なお、前述の通り、麦芽糖液は、4.5重量%の水を含有するものであるが、表1〜3においては、このように水を含む麦芽糖液含有量を多価アルコールの含有量の欄に記載した。同様に、ソルビトールについても3重量%の水を含有するものであるが、表3においては、水を含む70%ソルビトール溶液含有量を多価アルコールの含有量の欄に記載した。また、表中の空欄は、乳化組成物の原料として用いていないことを示し、表中の「−」はその項目に該当しないことを示す。
【0125】
【表1A】
【0126】
【表1B】
【0127】
【表2】
【0128】
【表3】
【0129】
表1〜3より次のことが分かる。
表1A,1Bの実施例1〜実施例7、実施例13〜17より、ショ糖脂肪酸エステル(A)とポリグリセリン脂肪酸エステル(B)を併用し、ショ糖脂肪酸エステル(A)の含有量がポリグリセリン脂肪酸エステル(B)の含有量以上含まれる本発明の乳化組成物は、低温保存を行っても乳化安定性が維持される。さらに表2より、実施例1と実施例7の乳化物は冷凍保存を行っても乳化安定性が維持されることが分かる。

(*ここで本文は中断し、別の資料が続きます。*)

`src/rtl/pe_inst_fetch_ctrl.sv`:
```
// Instruction-fetch sequencer for a PE's registered-read instruction ROM: walks 0..numInst-1, numIter times.
// Two output slots (output register plus skid) absorb the one-cycle ROM latency under stall.
module pe_inst_fetch_ctrl #(
  parameter int addrLen = 5,
  parameter int dataLen = 32,
  parameter int iterLen = 16
) (
  input  logic               clk,
  input  logic               reset,
  input  logic               start,
  input  logic [addrLen:0]   numInst,
  input  logic [iterLen-1:0] numIter,
  input  logic [dataLen-1:0] romData,
  input  logic               stall,
  output logic [addrLen-1:0] rdAddr,
  output logic [dataLen-1:0] instOut,
  output logic               instValid,
  output logic               instLast,
  output logic               busy,
  output logic               done
);

  typedef enum logic [1:0] {S_IDLE, S_FETCH, S_DRAIN, S_DONE} state_t;

  localparam logic [addrLen:0]   MaxInst = {1'b1, {addrLen{1'b0}}};
  localparam logic [addrLen:0]   OneInst = {{addrLen{1'b0}}, 1'b1};
  localparam logic [iterLen-1:0] OneIter = {{(iterLen-1){1'b0}}, 1'b1};

  state_t               state_q, state_d;
  logic [addrLen-1:0]   pc_q, pc_d;
  logic [iterLen-1:0]   iter_q, iter_d;
  logic [addrLen:0]     num_inst_q, num_inst_d;
  logic [iterLen-1:0]   num_iter_q, num_iter_d;
  logic                 infl_vld_q, infl_vld_d;
  logic                 infl_last_q, infl_last_d;
  logic                 out_vld_q, out_vld_d;
  logic [dataLen-1:0]   out_dat_q, out_dat_d;
  logic                 out_last_q, out_last_d;
  logic                 skid_vld_q, skid_vld_d;
  logic [dataLen-1:0]   skid_dat_q, skid_dat_d;
  logic                 skid_last_q, skid_last_d;

  logic       xfer;
  logic       out_free;
  logic [1:0] occ;
  logic       issue_ok;
  logic       pc_last;
  logic       iter_last;

  always_comb begin
    state_d     = state_q;
    pc_d        = pc_q;
    iter_d      = iter_q;
    num_inst_d  = num_inst_q;
    num_iter_d  = num_iter_q;
    infl_vld_d  = 1'b0;
    infl_last_d = 1'b0;
    out_vld_d   = out_vld_q;
    out_dat_d   = out_dat_q;
    out_last_d  = out_last_q;
    skid_vld_d  = skid_vld_q;
    skid_dat_d  = skid_dat_q;
    skid_last_d = skid_last_q;

    xfer      = out_vld_q && !stall;
    out_free  = xfer || !out_vld_q;
    occ       = 2'(out_vld_q) + 2'(skid_vld_q) + 2'(infl_vld_q);
    issue_ok  = (occ < (xfer ? 2'd3 : 2'd2));
    pc_last   = ({1'b0, pc_q} == (num_inst_q - OneInst));
    iter_last = (iter_q == (num_iter_q - OneIter));

    // Skid entry always leaves before the ROM word arriving this cycle.
    if (out_free) begin
      if (skid_vld_q) begin
        out_vld_d   = 1'b1;
        out_dat_d   = skid_dat_q;
        out_last_d  = skid_last_q;
        skid_vld_d  = infl_vld_q;
        skid_dat_d  = infl_vld_q ? romData : skid_dat_q;
        skid_last_d = infl_vld_q && infl_last_q;
      end else begin
        out_vld_d  = infl_vld_q;
        out_dat_d  = infl_vld_q ? romData : out_dat_q;
        out_last_d = infl_vld_q && infl_last_q;
      end
    end else if (infl_vld_q) begin
      skid_vld_d  = 1'b1;
      skid_dat_d  = romData;
      skid_last_d = infl_last_q;
    end

    unique case (state_q)
      S_IDLE: begin
        if (start) begin
          num_inst_d = (numInst > MaxInst) ? MaxInst : numInst;
          num_iter_d = numIter;
          pc_d       = '0;
          iter_d     = '0;
          state_d    = ((numInst == '0) || (numIter == '0)) ? S_DONE : S_FETCH;
        end
      end
      S_FETCH: begin
        if (issue_ok) begin
          infl_vld_d  = 1'b1;
          infl_last_d = pc_last;
          if (pc_last) begin
            pc_d   = '0;
            iter_d = iter_q + OneIter;
            if (iter_last) state_d = S_DRAIN;
          end else begin
            pc_d = pc_q + addrLen'(1);
          end
        end
      end
      S_DRAIN: begin
        if (!infl_vld_q && !skid_vld_q && out_free) state_d = S_DONE;
      end
      S_DONE: state_d = S_IDLE;
      default: state_d = S_IDLE;
    endcase
  end

  always_ff @(posedge clk) begin
    if (reset) begin
      state_q     <= S_IDLE;
      pc_q        <= '0;
      iter_q      <= '0;
      num_inst_q  <= '0;
      num_iter_q  <= '0;
      infl_vld_q  <= 1'b0;
      infl_last_q <= 1'b0;
      out_vld_q   <= 1'b0;
      out_dat_q   <= '0;
      out_last_q  <= 1'b0;
      skid_vld_q  <= 1'b0;
      skid_dat_q  <= '0;
      skid_last_q <= 1'b0;
    end else begin
      state_q     <= state_d;
      pc_q        <= pc_d;
      iter_q      <= iter_d;
      num_inst_q  <= num_inst_d;
      num_iter_q  <= num_iter_d;
      infl_vld_q  <= infl_vld_d;
      infl_last_q <= infl_last_d;
      out_vld_q   <= out_vld_d;
      out_dat_q   <= out_dat_d;
      out_last_q  <= out_last_d;
      skid_vld_q  <= skid_vld_d;
      skid_dat_q  <= skid_dat_d;
      skid_last_q <= skid_last_d;
    end
  end

  assign rdAddr    = pc_q;
  assign instOut   = out_dat_q;
  assign instValid = out_vld_q;
  assign instLast  = out_last_q;
  assign busy      = (state_q != S_IDLE);
  assign done      = (state_q == S_DONE);

endmodule

```
`config.mk`:
```
export PLATFORM = sky130hd
export DESIGN_NAME = pe_inst_fetch_ctrl
export DESIGN_NICKNAME = d
export VERILOG_FILES = /design/src/rtl/pe_inst_fetch_ctrl.sv
export SDC_FILE = /design/constraint.sdc
export NUM_CORES = 1
export LEC_CHECK = 0
export CORE_MARGIN = 5
export CORE_UTILIZATION = 45
export CTS_CLUSTER_DIAMETER = 100
export CTS_CLUSTER_SIZE = 30
export DETAILED_ROUTE_END_ITERATION = 10
export GPL_TIMING_DRIVEN = 0
export PLACE_DENSITY_LB_ADDON = 0.2
export SETUP_SLACK_MARGIN = 0.4
export SYNTH_ARGS = -nofsm -noshare
export SYNTH_HDL_FRONTEND = slang
export SYNTH_SLANG_ARGS = --single-unit
```
`constraint.sdc`:
```
create_clock -name clk -period 3.1 [get_ports clk]
set_input_delay 0.62 -clock clk [delete_from_list [all_inputs] [get_ports clk]]
set_output_delay 0.62 -clock clk [all_outputs]
set_load 0.01 [all_outputs]
```
After elaboration in Yosys (flattened, before gate mapping)
Index checks and enable logic that the tools add are counted.
{ "op_classes": {"add_sub_neg": 6, "multipliers": 0, "div": 0, "order_cmp": 2, "n_eq_ne": 11, "shifts": 0, "n_mux": 31, "bitwise": 2, "n_reduce_logical": 25} }
{ "ops": {"columns": ["operator", "n"], "rows": [
  ["$mux 32", 5],
  ["$mux 16", 3],
  ["$pmux 16 s2", 1],
  ["$add 16x1->16 const B", 1],
  ["$eq 16x16->1", 1],
  ["$logic_not 16->1", 1],
  ["$sub 16x1->16 const B", 1],
  ["$mux 5", 3],
  ["$mux 2", 6],
  ["$ne 2x2->1 const B", 6],
  ["$mux 1", 10],
  ["$pmux 5 s2", 1],
  ["$pmux 2 s4", 1],
  ["$reduce_bool 2->1", 4],
  ["$eq 5x6->1", 1],
  ["$gt 6x6->1 const B", 1],
  ["$logic_not 6->1", 1],
  ["$mux 6", 1],
  ["$reduce_and 2->1", 3],
  ["$sub 6x1->6 const B", 1],
  ["$add 5x1->5 const B", 1],
  ["$reduce_and 5->1", 1],
  ["$eq 2x2->1 const B", 2],
  ["$logic_and 1x1->1", 4],
  ["other kinds (12)", 17]
]} }
{ "totals": {"regBits": 115, "latchBits": 0, "ram_bits": 0, "romBits": 0, "word_cells": 90, "mem_count": 0} }

Longest topological paths before layout
{ "depth": {"ltp_word": 6, "mapped_depth": 10, "depth_no_buf": 9} }

Worst setup path before layout
No wires, ideal clock.
{ "synth_path": {"path_type": "reg-to-reg", "from": "reg num_inst_q[0]", "to": "reg state_q[1]", "t_arrival_ns": 2.646, "setup_slack_ns": 0.348, "stages_incl_launch_ff": 10, "period_less_slack_ns": 2.752, "cell_sequence": "dfxtp_1 > inv_1 > ha_1 > or3b_2 > a211o_1 > a211oi_1 > a31oi_1 > or2_2 > or4_1 > o311ai_0"} }
{ "synth_via": {"elab_chain_cells": 4} }
{ "synth_lines": {"columns": ["item", "line", "text"], "rows": [
  ["from (decl)", "32", "logic [addrLen:0] num_inst_q, num_inst_d;"],
  ["from (signal assigned)", "142", "num_inst_q <= num_inst_d;"],
  ["$sub 6x1->6", "69", "pc_last = ({1'b0, pc_q} == (num_inst_q - OneInst));"],
  ["$eq 5x6->1", "69", null],
  ["$ne 2x2->1 (no source line)", null, null],
  ["$reduce_and 5->1 (no source line)", null, null],
  ["to (signal assigned)", "139", "state_q <= state_d;"],
  ["to (decl)", "29", "state_t state_q, state_d;"]
]} }
Every way passes these cells.
A chain may end at the register's enable or synchronous reset.

Worst setup path in the final report
{ "layout_path": {"from": "reg num_iter_q[4]", "to": "reg state_q[0]"} }
{ "layout_via": {"elab_chain_cells": 4} }
{ "layout_lines": {"columns": ["item", "line", "text"], "rows": [
  ["from (decl)", "33", "logic [iterLen-1:0] num_iter_q, num_iter_d;"],
  ["from (signal assigned)", "143", "num_iter_q <= num_iter_d;"],
  ["$sub 16x1->16", "70", "iter_last = (iter_q == (num_iter_q - OneIter));"],
  ["$eq 16x16->1", "70", null],
  ["$ne 2x2->1 (no source line)", null, null],
  ["$reduce_and 5->1 (no source line)", null, null]
]} }
Every way passes these cells.

==> summary.md <==
| Metric | Value |
|---|---|
| Hold-fix buffers, CTS | 0 |
| Synthesized area | 5480 µm² |
| Die W | roughly 120 µm |
| Sequence of cells on the critical path | or4_4, buf_6, or3_4, a211o_1, a2111oi_4, o2111ai_2, or4_1, o311ai_1 |
| Max Clock Freq | ~350 MHz |
| Total wirelength of the detailed-routed design | 14.4 mm |
| Area Overhead vs Synth | 39.4% |
| Final core occ | 0.638 |
| Total number of H-tree levels | 4 |
| Total of warnings raised by yosys | 0 |
| Count of placed standard cells including taps | 906 |
| Number of violations of the max-capacitance limit | 0 |
| Leakage | 2.52 nW |
| Total power of the final layout | 5.98 mW |
| Pwr Density | 783 nW/µm² |
| Max-Slew Margin vs Limit | 0.492 |
| Critical path start-end classification | reg2reg |
| Via count of the first global-routing pass | approximately 4900 |
| Maximum fanout along the worst path | 2 |
| Number of optimization iterations in the first detailed-route pass | 5 |
| Data required time of the critical path | 3410 ps |
| CTS Root Cell | sky130_fd_sc_hd__clkbuf_16 |
| Number of clock sinks | 115 |
| DIE HEIGHT | 120 µm |
| Worst stage delay on the critical path | approximately 520 ps |
| Worst-Skew Late Latency | 400 ps |
| Sequential area share after synthesis | 0.420 |
| Non-filler cells, final | between 900 and 1000 |
| Crit end category | flip-flop |
| Fraction of final layout cells sized beyond drive strength 1 | 0.106 |
| Arrival @ worst endpoint | 3140 ps |
| Count of nets left with antenna violations after detail routing | 0 |
| Filler Cells Inserted | just over 1000 |
| CTS tree | yes |
| Post-placement worst setup slack | -241 ps |
| Placeable Area | between 10000 and 15000 µm² |
| Total I/O pin count | 99 |
| Remaining Overflow, GRT | 0 |
| Worst Tran Pin Value | between 700 and 800 ps |
| First-pass GRT wire length | 23.7 mm |
| DRC | 0 |
| Shortest clock period the worst path allows after layout | 2820 ps |
| Total negative slack for setup checks | 0 ps |
| Number of failing hold endpoints at the final stage | 0 |
| Total routing usage reported by global routing | 0.200 |
| DPL Wire Length | ~11 mm |
| Setup-failing EPs final | 0 |
| Cell with the largest stage delay on the worst path | sky130_fd_sc_hd__or4_4 |
| Post-detailed-route via-to-cell ratio | around 5.4 |
| Final estimated routing congestion in global placement | roughly 0.84 |
| Setup repair after global routing missed its margin | yes |
| Distinct cell type count after synthesis | 53 |
| Number of pins with negative max-slew slack in the final report | 0 |
| Number of nets produced by synthesis | 728 |
| Gate count after technology mapping | between 600 and 700 |
| Post-Route Skew | 5.11 ps |
| Number of antenna violations at the first check in global routing | 0 |
| Register bit count reported by yosys | 115 |
| Status | finished, final reports clean |
| Final layout net count | 856 |
| Async set or reset register ratio after synthesis | 0 |
| Die area | 14500 µm² |
| Primary flip-flop cell chosen by synthesis mapping | sky130_fd_sc_hd__dfxtp_1 |
| Deepest clock path buffer count | 2 |
| EDFF count, synth | 0 |
| Cell Rows | 40 |
| Final worst path period share | 0.911 |
| Maximum number of pins on one net before global-route repair | 17 |
| Count of inserted antenna diode cells | 0 |
| Detail-routed net length per standard cell | 15.2 µm |
| Post-route worst setup slack | 277 ps |
| Average size of a mapped cell | 8.28 µm² |
| Number of buffers created by CTS | 17 |
| Number of DRC violations after detailed-routing iteration 0 | 312 |
| Worst Setup Start Kind | flip-flop |
| IO buf count | slightly below 100 |
| Detailed-route via count | 5126 |
| Hold Path Class | reg2reg |
| Clock transition at path regs | 50 ps |
| Largest vdd supply drop | ~0.00054 V |
| Starting density of the core | 0.458 |
## logic make-up after synthesis
family                     synth area share
and+or+nand+nor                       0.221
muxes                                0.0640
xor gates and xnor gates             0.0656
adders and majority gates            0.0238
DFF                                   0.420
buffers and inverters                0.0443
AOI/OAI and AO/OA                     0.160
## routing by layer
metal | wire length, µm | vias up | track usage | part of all wire
li1 | - | 2581 | - | -
met1 | 6800 | 2408 | 0.269 | 0.47
met2 | 6750 | 120 | 0.319 | 0.47
met3 | 573 | 17 | 0.0435 | 0.040
met4 | 242 | 0 | 0.0673 | 0.017
met5 | 0 | - | 0 | 0
## registers in the layout, indices dropped and copies added (netlist names)
| name | count |
|---|---|
| instOut | 32 |
| num_inst_q | 6 |
| skid_last_q | 1 |
| state_q | 2 |
| instValid | 1 |
| rdAddr | 5 |
| infl_vld_q | 1 |
| skid_dat_q | 32 |
| num_iter_q | 16 |
| skid_vld_q | 1 |
| instLast | 1 |
| iter_q | 16 |
| infl_last_q | 1 |
## final cells by class
cell class | instances | area [µm²] | area share
buffer | 46 | 208 | 0.0272
sequential | 115 | 2310 | 0.303
clock inverter | 8 | 174 | 0.0228
timing repair buffer | 109 | 1070 | 0.140
inverter | 18 | 67.6 | 0.00886
tap | 147 | 184 | 0.0241
multi-input combinational | 482 | 3130 | 0.411
clock buffer | 22 | 484 | 0.0635
## critical path: cells and delay by family (launching register included)
family	cells	cell delay, ps
AOI/OAI and AO/OA	4	920
buffers and inverters	1	130
DFF	1	340
and+or+nand+nor	3	1350
## power breakdown
group	total [mW]	leakage, nW	internal, mW	switching [mW]
clock	2.16	0.315	1.50	0.656
sequential	1.82	0.936	1.67	0.157
combinational	1.99	1.27	0.903	1.09
total	5.98	2.52	4.07	1.90
## cell usage in the layout (no fill, tap or decap), types with 3 or more instances in the layout
cell type,synthesis,routed
sky130_fd_sc_hd__a211oi_1,35,33
sky130_fd_sc_hd__a21oi_1,60,60
sky130_fd_sc_hd__a31oi_1,4,3
sky130_fd_sc_hd__and3_1,3,3
sky130_fd_sc_hd__buf_1,5,5
sky130_fd_sc_hd__buf_4,0,11
sky130_fd_sc_hd__buf_6,0,3
sky130_fd_sc_hd__bufinv_16,0,5
sky130_fd_sc_hd__clkbuf_1,39,36
sky130_fd_sc_hd__clkbuf_16,0,17
sky130_fd_sc_hd__clkbuf_8,0,4
sky130_fd_sc_hd__clkdlybuf4s50_1,0,98
sky130_fd_sc_hd__dfxtp_1,115,112
sky130_fd_sc_hd__ha_1,8,6
sky130_fd_sc_hd__inv_1,18,17
sky130_fd_sc_hd__mux2i_1,35,35
sky130_fd_sc_hd__nand2_1,115,115
sky130_fd_sc_hd__nand3_1,9,9
sky130_fd_sc_hd__nand3b_1,7,7
sky130_fd_sc_hd__nand4_1,6,6
sky130_fd_sc_hd__nor2_1,59,58
sky130_fd_sc_hd__nor3_1,19,18
sky130_fd_sc_hd__nor4_1,22,12
sky130_fd_sc_hd__nor4_2,0,6
sky130_fd_sc_hd__nor4_4,0,4
sky130_fd_sc_hd__o211ai_1,3,3
sky130_fd_sc_hd__o21ai_0,7,5
sky130_fd_sc_hd__or4_1,7,5
sky130_fd_sc_hd__xnor2_1,30,30
sky130_fd_sc_hd__xor2_1,11,11
## final timing paths
check	start	endpoint	slack, ps	cells past startpoint
max reg2reg	num_iter_q[4]	state_q[0]	280	8
min reg2reg	skid_dat_q[25]	skid_dat_q[25]	450	2
max	num_iter_q[4]	state_q[0]	280	8
min	skid_dat_q[25]	skid_dat_q[25]	450	2
## synthesized netlist by cell type, drive strengths merged (7+ instances only)
cell | number | area, µm²
a21oi | 60 | 300
nor4 | 22 | 138
o21ai | 8 | 40.0
a211oi | 35 | 263
xnor2 | 30 | 263
nor3 | 19 | 95.1
clkbuf | 39 | 146
nand3b | 7 | 52.6
nand3 | 9 | 45.0
or4 | 7 | 52.6
dfxtp | 115 | 2300
nand2 | 115 | 432
ha | 8 | 100
buf | 7 | 28.8
inv | 18 | 67.6
nor2 | 59 | 221
xor2 | 11 | 96.3
mux2i | 35 | 350
## per-stage QoR
| stage | area, µm² | hold WS, ps |
|---|---|---|
| 2_1_floorplan | 5490 | 436 |
| 3_3_place_gp | 6650 | 441 |
| 3_5_place_dp | 6650 | 449 |
| 4_1_cts | 7500 | 456 |
| 5_1_grt | 7630 | 473 |
| 6_report | 7630 | 452 |
## what timing repair did
item | CTS | global route
gates resized for setup | 34 | 27
pin swaps | 4 | 9
setup endpoints to repair | 23 | 23
setup buffers | 8 | 3
(Power assumes the default switching activity.)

これに対して、表3より、ショ糖脂肪酸エステル(A)のみを用いた比較例1では、油脂を高含油することができず、オイル分離してしまう。又、ポリグリセリン脂肪酸エステル(B)のみを用いた比較例2〜3、比較例7〜8、ポリグリセリン脂肪酸エステル(B)と親油性乳化剤を用いた比較例4、ショ糖脂肪酸エステル(A)の含有量がポリグリセリン脂肪酸エステル(B)の含有量未満の乳化組成物である比較例6では、低温保存を行うとオイルが分離し、安定な乳化状態を保てない。

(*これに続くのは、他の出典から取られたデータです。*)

### config.mk
export PLATFORM = sky130hd
export DESIGN_NAME = data_sync_mc
export DESIGN_NICKNAME = d
export VERILOG_FILES = /design/src/rtl/data_sync_mc.sv
export SDC_FILE = /design/constraint.sdc
export NUM_CORES = 1
export LEC_CHECK = 0
export ABC_AREA = 1
export CAP_MARGIN = 15
export CORE_MARGIN = 2
export CORE_UTILIZATION = 37
export DETAILED_ROUTE_END_ITERATION = 7
export PLACE_DENSITY_LB_ADDON = 0.05
export SLEW_MARGIN = 20
export SYNTH_ARGS = -nofsm -noshare
export SYNTH_HDL_FRONTEND = slang
export SYNTH_SLANG_ARGS = --single-unit
### constraint.sdc
create_clock -name CLK -period 0.8 [get_ports CLK]
set_input_delay 0.08 -clock CLK [delete_from_list [all_inputs] [get_ports CLK]]
set_output_delay 0.08 -clock CLK [all_outputs]
set_load 0.05 [all_outputs]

また、表1Aの実施例1および8〜12より、分子量1500未満の多価アルコールを用いた場合、その種類、濃度に関わらず、分散性、低温安定性が維持された乳化組成物が得られる。一方、表3の比較例5は、多価アルコールとして分子量1500以上のデキストリンを用いた点のみが実施例1等と異なるが、油脂を高含油することができず、オイル分離してしまうため、乳化物自体を調製することができない。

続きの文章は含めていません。